- **Exercise directions**
Check each line below for the word "degree". How many have it? Answer with the number only.

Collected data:
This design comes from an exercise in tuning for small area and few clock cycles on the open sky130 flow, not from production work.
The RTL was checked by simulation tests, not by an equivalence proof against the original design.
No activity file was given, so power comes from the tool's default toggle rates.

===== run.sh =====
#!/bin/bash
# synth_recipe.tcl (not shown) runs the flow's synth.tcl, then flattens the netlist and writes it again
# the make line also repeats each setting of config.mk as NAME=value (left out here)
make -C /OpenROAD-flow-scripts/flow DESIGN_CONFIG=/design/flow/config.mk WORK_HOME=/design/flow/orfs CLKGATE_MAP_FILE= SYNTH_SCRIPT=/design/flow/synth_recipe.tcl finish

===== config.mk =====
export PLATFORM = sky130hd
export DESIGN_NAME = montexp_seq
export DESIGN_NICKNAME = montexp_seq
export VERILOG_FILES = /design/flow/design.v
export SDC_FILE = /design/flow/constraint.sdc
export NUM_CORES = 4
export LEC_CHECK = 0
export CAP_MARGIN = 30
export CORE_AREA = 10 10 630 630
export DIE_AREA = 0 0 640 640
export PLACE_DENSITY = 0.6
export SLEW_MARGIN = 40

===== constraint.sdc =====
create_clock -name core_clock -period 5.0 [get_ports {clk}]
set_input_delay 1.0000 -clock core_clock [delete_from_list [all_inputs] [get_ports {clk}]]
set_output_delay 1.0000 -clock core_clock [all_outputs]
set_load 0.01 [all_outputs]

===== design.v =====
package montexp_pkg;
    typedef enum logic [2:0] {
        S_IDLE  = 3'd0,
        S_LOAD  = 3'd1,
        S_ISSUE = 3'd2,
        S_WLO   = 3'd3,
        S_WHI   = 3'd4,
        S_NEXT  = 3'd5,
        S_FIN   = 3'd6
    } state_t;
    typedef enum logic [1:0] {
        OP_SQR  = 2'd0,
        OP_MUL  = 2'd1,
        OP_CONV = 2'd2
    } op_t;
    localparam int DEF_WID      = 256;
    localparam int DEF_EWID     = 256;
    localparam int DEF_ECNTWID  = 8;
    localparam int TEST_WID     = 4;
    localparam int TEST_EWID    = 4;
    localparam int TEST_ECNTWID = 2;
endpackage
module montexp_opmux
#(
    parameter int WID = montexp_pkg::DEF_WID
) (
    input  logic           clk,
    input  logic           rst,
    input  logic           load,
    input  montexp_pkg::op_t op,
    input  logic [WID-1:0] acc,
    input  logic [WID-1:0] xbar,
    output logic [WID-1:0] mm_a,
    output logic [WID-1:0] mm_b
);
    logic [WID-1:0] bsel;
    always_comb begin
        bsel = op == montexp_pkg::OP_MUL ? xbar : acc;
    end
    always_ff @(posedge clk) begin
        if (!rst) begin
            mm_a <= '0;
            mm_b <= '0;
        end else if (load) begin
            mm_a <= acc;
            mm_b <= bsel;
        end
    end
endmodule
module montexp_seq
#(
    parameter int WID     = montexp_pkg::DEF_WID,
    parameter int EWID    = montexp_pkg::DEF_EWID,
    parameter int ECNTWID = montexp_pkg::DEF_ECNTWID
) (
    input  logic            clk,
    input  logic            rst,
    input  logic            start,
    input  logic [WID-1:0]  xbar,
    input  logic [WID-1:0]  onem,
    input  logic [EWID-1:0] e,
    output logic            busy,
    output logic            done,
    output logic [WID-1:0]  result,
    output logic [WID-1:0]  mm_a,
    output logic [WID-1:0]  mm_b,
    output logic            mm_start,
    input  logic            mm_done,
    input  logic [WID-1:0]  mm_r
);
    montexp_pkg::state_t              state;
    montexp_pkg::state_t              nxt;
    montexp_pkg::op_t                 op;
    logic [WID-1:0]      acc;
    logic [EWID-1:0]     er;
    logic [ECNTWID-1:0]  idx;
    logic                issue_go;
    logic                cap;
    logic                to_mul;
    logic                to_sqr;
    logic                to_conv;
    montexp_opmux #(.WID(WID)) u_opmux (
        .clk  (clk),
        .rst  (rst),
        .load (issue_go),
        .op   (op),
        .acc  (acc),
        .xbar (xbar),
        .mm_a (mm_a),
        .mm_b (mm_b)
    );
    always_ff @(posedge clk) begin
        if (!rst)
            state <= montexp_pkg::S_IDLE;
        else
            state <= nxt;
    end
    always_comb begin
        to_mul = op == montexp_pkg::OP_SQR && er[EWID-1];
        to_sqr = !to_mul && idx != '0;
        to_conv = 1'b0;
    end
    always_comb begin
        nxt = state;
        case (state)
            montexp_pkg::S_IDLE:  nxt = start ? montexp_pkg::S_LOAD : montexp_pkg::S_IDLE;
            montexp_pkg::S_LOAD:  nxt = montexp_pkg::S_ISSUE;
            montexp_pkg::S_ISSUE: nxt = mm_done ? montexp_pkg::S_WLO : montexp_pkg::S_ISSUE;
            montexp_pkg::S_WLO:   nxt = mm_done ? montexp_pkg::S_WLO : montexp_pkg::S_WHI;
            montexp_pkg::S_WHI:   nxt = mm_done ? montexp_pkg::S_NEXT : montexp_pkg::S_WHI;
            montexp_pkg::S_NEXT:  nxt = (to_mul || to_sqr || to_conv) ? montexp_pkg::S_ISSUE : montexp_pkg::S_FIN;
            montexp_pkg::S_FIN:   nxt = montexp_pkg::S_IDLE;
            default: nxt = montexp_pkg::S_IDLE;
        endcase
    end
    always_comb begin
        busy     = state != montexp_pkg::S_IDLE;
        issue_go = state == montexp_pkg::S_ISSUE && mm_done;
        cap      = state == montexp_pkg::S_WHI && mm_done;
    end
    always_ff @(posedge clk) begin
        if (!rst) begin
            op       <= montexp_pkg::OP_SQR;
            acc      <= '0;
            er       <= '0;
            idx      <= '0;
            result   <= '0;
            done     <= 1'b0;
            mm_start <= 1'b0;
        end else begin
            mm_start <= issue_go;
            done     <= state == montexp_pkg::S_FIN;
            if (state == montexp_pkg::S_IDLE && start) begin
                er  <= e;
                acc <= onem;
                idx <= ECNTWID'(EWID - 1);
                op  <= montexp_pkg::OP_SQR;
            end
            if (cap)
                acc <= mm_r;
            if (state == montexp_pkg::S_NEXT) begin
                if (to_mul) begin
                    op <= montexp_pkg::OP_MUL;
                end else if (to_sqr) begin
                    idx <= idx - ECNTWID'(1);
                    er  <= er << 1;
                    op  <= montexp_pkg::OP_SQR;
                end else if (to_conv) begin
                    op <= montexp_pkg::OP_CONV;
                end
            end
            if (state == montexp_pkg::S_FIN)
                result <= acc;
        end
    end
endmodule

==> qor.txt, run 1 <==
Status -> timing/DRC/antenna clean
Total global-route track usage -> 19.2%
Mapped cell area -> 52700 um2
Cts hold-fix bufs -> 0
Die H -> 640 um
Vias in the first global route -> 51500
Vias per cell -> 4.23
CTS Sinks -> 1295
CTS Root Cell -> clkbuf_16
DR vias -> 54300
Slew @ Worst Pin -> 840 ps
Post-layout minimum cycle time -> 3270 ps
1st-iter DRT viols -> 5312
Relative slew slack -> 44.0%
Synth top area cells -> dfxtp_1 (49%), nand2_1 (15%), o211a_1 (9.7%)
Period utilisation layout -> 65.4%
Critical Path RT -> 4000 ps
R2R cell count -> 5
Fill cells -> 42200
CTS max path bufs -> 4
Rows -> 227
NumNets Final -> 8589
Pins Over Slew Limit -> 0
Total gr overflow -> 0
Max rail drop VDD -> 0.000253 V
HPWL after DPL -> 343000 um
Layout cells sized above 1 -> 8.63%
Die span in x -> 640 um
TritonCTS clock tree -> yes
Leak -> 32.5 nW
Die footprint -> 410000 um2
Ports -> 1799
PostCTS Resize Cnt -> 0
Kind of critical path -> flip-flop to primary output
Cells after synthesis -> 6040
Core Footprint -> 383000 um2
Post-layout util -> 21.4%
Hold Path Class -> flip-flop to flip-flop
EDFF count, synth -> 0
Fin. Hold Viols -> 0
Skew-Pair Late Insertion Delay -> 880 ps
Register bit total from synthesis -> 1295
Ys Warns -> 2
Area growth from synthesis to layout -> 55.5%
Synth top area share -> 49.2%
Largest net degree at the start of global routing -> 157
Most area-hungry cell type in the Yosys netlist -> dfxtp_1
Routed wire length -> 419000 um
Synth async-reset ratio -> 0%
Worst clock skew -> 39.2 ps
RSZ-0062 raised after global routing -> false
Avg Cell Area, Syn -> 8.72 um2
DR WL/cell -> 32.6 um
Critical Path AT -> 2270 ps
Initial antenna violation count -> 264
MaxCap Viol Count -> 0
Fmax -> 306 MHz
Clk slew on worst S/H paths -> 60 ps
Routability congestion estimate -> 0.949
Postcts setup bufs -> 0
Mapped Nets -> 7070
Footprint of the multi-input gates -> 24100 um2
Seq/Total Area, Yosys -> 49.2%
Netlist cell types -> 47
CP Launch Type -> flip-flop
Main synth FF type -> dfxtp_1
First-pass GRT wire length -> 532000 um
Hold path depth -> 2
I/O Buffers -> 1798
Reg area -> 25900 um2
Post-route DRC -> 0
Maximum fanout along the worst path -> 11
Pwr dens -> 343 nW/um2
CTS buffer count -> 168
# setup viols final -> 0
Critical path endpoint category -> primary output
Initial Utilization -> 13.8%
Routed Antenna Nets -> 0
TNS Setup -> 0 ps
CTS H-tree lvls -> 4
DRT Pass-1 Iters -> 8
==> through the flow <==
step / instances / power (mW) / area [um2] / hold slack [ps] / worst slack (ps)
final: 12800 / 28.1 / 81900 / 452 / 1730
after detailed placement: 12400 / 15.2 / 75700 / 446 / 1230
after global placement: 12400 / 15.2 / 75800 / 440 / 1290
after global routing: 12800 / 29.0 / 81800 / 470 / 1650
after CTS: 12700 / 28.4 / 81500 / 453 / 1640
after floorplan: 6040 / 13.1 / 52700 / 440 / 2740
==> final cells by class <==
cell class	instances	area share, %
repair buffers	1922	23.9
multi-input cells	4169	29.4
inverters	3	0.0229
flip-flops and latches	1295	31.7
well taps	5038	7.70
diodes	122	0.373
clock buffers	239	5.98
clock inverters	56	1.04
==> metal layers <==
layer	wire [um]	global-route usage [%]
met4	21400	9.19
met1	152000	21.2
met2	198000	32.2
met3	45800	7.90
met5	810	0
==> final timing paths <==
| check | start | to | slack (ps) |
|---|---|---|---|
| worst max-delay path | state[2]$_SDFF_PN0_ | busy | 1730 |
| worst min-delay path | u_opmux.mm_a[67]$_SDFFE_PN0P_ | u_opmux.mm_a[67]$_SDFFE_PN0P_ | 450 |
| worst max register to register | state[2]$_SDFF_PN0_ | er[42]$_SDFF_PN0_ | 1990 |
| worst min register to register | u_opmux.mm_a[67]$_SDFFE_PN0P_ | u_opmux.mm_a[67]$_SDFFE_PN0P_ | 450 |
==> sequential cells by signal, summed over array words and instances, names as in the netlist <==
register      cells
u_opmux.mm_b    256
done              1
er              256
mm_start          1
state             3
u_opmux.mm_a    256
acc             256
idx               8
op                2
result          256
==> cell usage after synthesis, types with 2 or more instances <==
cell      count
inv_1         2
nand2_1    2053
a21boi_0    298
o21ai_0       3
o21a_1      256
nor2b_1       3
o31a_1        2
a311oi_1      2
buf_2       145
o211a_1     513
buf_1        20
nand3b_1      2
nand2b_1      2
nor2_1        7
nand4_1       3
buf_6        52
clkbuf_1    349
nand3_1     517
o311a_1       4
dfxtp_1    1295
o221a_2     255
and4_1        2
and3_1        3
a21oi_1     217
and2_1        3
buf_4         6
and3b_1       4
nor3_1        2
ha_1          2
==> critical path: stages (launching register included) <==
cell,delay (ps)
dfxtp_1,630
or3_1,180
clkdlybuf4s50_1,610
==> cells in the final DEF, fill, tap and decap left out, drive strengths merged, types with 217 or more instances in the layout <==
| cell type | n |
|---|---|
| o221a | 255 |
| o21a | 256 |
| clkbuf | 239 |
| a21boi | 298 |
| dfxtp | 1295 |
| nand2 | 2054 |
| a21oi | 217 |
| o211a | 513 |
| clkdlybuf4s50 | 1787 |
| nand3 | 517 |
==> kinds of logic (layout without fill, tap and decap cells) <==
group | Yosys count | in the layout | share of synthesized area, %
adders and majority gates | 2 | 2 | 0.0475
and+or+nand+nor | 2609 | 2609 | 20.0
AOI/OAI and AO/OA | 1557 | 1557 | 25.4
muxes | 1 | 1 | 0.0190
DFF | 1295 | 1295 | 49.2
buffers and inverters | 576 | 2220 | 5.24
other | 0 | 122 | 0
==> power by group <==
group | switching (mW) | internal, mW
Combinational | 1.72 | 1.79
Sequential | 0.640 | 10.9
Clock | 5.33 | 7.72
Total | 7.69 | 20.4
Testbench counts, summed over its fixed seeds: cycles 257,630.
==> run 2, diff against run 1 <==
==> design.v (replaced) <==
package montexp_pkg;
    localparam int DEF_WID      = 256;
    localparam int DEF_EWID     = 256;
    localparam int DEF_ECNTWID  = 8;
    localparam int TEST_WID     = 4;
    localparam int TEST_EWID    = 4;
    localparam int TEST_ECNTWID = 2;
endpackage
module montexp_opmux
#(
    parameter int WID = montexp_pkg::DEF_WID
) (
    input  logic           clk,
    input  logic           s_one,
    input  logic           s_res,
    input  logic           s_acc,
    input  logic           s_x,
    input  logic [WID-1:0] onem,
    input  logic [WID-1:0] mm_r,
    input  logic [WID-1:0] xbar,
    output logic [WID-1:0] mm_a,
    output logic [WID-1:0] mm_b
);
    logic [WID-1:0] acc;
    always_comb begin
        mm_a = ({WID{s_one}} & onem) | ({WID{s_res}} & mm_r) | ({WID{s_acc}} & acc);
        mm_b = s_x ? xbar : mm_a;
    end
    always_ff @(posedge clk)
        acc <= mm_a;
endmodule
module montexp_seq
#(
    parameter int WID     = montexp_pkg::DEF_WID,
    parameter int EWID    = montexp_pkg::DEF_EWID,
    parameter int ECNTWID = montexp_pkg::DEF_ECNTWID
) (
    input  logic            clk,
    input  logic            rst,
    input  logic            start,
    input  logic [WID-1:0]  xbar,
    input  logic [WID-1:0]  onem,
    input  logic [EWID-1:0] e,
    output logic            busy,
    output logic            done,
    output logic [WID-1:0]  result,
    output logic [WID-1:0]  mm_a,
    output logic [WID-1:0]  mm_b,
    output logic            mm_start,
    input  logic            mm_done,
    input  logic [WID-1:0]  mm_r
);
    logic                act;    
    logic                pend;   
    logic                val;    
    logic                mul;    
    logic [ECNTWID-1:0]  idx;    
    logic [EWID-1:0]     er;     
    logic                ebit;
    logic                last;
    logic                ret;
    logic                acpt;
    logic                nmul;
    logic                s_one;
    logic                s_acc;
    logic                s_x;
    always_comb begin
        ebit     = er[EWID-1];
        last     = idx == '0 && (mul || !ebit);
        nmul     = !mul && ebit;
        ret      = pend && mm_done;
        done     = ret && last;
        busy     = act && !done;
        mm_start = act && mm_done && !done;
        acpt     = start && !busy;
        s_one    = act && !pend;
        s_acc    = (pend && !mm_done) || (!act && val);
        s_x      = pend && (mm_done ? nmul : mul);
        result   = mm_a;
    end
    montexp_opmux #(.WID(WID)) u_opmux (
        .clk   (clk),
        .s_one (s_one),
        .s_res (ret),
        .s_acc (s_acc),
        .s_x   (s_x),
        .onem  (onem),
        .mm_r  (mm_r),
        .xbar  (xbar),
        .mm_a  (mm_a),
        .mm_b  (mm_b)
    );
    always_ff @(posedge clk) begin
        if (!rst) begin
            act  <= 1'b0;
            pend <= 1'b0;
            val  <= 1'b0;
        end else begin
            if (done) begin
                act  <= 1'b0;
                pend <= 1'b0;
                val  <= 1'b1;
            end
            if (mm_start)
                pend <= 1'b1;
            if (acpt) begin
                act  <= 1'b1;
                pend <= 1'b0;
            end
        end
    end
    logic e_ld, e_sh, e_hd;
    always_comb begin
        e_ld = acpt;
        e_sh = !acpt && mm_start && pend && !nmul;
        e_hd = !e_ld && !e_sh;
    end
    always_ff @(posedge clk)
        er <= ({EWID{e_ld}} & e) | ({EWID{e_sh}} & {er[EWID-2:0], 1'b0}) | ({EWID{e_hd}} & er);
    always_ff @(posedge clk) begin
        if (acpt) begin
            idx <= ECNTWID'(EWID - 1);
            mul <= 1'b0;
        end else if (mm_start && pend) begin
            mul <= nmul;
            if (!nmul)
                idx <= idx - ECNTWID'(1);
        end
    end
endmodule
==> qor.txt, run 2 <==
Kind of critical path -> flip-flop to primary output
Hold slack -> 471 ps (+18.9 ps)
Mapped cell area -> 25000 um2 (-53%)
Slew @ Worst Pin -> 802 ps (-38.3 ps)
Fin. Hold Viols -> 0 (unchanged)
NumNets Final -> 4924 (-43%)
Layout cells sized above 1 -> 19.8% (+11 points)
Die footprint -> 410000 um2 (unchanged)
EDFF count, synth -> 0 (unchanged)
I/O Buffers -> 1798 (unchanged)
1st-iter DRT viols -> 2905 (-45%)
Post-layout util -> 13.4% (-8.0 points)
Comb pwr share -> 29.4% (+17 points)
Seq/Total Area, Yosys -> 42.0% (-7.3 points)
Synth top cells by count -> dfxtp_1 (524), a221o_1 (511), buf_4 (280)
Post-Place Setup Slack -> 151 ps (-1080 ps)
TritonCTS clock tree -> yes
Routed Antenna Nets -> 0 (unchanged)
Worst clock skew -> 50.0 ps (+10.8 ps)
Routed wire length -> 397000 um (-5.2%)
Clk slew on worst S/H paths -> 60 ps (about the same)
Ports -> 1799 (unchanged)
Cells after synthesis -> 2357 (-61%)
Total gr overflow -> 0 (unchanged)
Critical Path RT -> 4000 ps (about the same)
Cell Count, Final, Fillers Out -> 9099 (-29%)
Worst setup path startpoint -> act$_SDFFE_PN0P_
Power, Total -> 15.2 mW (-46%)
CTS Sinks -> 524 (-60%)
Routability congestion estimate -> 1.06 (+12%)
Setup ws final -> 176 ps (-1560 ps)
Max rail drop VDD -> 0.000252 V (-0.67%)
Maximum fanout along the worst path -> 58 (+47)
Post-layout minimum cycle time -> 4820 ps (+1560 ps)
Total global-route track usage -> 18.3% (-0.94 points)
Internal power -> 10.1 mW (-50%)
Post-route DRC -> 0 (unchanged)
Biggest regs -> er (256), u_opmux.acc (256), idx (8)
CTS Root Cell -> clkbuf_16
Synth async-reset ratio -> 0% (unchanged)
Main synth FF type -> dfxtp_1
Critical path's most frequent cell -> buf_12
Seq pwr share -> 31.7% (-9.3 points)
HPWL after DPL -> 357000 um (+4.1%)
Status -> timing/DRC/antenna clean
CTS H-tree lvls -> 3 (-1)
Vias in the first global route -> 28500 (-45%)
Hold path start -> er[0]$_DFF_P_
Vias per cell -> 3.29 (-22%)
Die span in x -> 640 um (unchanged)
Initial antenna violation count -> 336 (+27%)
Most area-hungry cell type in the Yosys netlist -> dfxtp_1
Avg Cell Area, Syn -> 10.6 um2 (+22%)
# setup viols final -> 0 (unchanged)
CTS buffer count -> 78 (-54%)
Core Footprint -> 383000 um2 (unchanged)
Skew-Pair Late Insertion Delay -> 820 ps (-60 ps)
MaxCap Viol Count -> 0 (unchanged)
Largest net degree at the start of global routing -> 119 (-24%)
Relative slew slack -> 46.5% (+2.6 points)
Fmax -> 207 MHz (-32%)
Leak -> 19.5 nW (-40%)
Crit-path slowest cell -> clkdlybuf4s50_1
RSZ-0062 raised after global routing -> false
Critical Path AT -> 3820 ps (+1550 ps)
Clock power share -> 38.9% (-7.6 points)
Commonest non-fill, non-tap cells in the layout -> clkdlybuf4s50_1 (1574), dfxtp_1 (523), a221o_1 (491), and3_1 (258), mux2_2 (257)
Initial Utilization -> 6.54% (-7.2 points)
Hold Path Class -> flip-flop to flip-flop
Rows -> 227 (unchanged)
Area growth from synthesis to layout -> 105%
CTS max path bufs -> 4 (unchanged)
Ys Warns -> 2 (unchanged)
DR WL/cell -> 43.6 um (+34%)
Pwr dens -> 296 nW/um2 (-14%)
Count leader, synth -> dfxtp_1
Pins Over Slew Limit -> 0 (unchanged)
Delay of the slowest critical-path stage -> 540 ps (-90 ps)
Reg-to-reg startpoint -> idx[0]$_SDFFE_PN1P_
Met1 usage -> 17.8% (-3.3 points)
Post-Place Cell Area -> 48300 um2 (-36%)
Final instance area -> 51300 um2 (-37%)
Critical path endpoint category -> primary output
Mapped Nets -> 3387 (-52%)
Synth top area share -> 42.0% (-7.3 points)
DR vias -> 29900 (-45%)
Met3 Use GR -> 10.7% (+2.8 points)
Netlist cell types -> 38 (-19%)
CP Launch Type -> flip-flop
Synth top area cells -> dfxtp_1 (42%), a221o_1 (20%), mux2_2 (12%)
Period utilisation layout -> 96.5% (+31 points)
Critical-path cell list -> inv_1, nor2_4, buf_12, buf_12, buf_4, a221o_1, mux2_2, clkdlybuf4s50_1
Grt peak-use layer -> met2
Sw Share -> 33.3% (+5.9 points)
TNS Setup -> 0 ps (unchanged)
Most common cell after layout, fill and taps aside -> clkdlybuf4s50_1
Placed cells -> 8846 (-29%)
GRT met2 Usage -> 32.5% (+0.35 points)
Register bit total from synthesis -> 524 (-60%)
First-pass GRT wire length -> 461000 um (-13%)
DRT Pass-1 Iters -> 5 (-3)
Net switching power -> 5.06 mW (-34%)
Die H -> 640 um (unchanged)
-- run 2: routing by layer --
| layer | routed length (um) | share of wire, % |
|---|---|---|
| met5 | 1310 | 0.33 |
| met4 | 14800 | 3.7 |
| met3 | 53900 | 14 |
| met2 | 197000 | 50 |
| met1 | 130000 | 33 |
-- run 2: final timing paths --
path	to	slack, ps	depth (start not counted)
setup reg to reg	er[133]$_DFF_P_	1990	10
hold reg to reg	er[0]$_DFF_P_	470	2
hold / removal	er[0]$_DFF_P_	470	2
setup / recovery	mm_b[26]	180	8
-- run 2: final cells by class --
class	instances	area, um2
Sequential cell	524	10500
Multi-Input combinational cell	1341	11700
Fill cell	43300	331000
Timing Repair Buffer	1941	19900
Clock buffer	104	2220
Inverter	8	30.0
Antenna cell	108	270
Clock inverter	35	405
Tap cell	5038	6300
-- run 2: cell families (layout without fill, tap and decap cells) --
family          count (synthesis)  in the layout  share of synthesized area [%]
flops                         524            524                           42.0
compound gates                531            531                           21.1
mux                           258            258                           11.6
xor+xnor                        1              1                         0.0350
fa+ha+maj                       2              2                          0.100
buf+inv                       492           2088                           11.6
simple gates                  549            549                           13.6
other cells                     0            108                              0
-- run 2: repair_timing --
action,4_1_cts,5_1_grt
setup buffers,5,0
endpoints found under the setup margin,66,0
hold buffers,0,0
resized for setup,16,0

--

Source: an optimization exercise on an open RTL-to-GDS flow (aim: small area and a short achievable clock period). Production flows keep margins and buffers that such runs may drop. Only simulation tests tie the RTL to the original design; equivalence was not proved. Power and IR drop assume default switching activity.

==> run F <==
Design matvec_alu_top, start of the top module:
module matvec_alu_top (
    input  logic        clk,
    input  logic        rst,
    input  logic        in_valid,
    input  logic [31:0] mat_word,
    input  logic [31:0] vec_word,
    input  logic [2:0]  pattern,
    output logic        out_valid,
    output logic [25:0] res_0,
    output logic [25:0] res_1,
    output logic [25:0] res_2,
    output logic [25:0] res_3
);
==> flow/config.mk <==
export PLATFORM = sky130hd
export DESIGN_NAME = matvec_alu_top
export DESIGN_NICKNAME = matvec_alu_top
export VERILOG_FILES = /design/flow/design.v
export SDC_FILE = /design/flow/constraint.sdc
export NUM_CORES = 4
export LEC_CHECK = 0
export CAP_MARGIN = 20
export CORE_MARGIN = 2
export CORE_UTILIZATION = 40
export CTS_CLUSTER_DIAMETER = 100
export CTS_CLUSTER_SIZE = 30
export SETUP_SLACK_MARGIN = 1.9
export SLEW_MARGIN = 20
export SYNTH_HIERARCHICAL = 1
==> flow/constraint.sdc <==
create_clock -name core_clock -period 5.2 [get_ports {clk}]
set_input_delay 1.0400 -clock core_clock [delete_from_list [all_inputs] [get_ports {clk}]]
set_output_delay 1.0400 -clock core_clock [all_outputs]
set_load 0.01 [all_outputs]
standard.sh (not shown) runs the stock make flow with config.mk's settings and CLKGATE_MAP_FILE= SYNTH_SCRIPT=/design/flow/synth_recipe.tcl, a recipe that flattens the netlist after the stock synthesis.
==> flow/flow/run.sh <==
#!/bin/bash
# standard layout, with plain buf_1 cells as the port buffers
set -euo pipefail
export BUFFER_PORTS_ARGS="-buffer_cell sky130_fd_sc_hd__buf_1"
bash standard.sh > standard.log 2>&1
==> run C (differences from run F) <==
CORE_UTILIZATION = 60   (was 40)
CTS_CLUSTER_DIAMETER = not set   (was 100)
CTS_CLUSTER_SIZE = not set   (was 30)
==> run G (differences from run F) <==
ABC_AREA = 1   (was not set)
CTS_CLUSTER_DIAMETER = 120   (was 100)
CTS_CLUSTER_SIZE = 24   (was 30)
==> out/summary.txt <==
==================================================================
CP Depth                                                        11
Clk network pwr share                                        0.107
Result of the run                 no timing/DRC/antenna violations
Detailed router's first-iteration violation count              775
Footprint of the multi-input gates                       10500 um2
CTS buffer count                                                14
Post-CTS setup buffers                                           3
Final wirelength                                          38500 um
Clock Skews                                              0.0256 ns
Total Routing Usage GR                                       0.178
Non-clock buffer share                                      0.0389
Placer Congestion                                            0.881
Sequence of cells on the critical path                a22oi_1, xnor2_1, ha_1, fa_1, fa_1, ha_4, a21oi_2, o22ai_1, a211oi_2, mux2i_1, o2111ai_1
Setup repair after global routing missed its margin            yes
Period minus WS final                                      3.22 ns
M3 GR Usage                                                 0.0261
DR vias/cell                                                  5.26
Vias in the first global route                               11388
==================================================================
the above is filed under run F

- **Answer**
2